DoctorsThe U.S. faces a severe shortage of physicians, particularly in primary care and in rural areas, and as baby boomers retire, the U.S. workforce will need many more health professionals to fill their spots in the health care field. But many hurdles prevent foreign doctors, who are just as qualified as their U.S. counterparts, from working in the United States and filling this urgent need. These obstacles include redundant licensing requirements, which require another residency in the U.S. even if one was already completed abroad, and an exceptionally expensive and complex immigration process. “It took me double the time I thought, since I was still having to work while I was studying to pay for the visa, which was very expensive,” said Alisson Sombredero, an H.I.V. specialist who came to the U.S. from Colombia in 2005, in The New York Times.

In addition to meeting the usual visa requirements, foreign doctors must complete residency training that they do on a special J-1 visa. Once this training is complete, however, the terms of the J visa require them to immediately return home. The only way to stay in the U.S. is to obtain a waiver, usually through the Conrad 30 program. This program allows physicians to apply for a limited number of waiver slots, generally 30 per state, if they agree to work for at least 3 years in medically underserved areas. State healthcare authorities process the applications, each program has different requirements and deadlines, and once approved the terms of employment are very strict. Many physicians fail to get waivers because the slots are filled or they haven’t found a qualifying job before the deadlines. Only after the waiver is approved and the 3 years of employment is completed may the foreign doctor apply for a green card, which is time consuming and complex in itself.

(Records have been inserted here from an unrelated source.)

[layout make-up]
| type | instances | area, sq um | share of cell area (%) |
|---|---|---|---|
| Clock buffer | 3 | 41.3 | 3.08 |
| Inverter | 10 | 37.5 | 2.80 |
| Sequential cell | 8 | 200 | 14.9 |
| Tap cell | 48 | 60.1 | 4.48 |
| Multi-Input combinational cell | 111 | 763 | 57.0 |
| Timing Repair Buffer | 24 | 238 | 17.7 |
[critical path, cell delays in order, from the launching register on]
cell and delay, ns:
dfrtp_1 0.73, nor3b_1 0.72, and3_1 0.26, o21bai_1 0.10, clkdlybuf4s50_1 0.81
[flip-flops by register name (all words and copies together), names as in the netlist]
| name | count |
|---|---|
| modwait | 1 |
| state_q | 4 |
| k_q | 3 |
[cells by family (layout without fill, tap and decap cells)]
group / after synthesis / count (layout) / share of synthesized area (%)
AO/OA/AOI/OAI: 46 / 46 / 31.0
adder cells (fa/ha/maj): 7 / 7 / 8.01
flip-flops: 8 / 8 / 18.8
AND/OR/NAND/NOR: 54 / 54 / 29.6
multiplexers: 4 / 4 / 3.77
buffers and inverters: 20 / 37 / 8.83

The immigration reforms being considered by Congress may address some of the issues foreign doctors face. The Senate bill (S.744) makes the Conrad 30 permanent, since it is still technically a temporary program even though it has been around since Sen. Kent Conrad (D-ND) introduced it in 1994. The immigration bill makes more waiver slots available when they run out, and allows physicians to stay an additional six months to find another job if their application is denied because the slots were filled. It also makes it easier for physicians to find other jobs in medically underserved areas while remaining in legal status if they are laid off or must quit because of unforeseen circumstances. An immigration bill in the House (H.R. 2131) implements virtually identical improvements, based on a bill proposed by Sen. Amy Klobuchar (D-MN) earlier this year. Both bills also raise the caps on visas for doctors and other highly-educated professionals.

The problem of doctor shortages is a long-standing one, especially in small towns in rural America, and will worsen as access to health care expands under the Affordable Care Act. Highly-qualified foreign physicians are an important part of the solution, and immigration reform can provide it.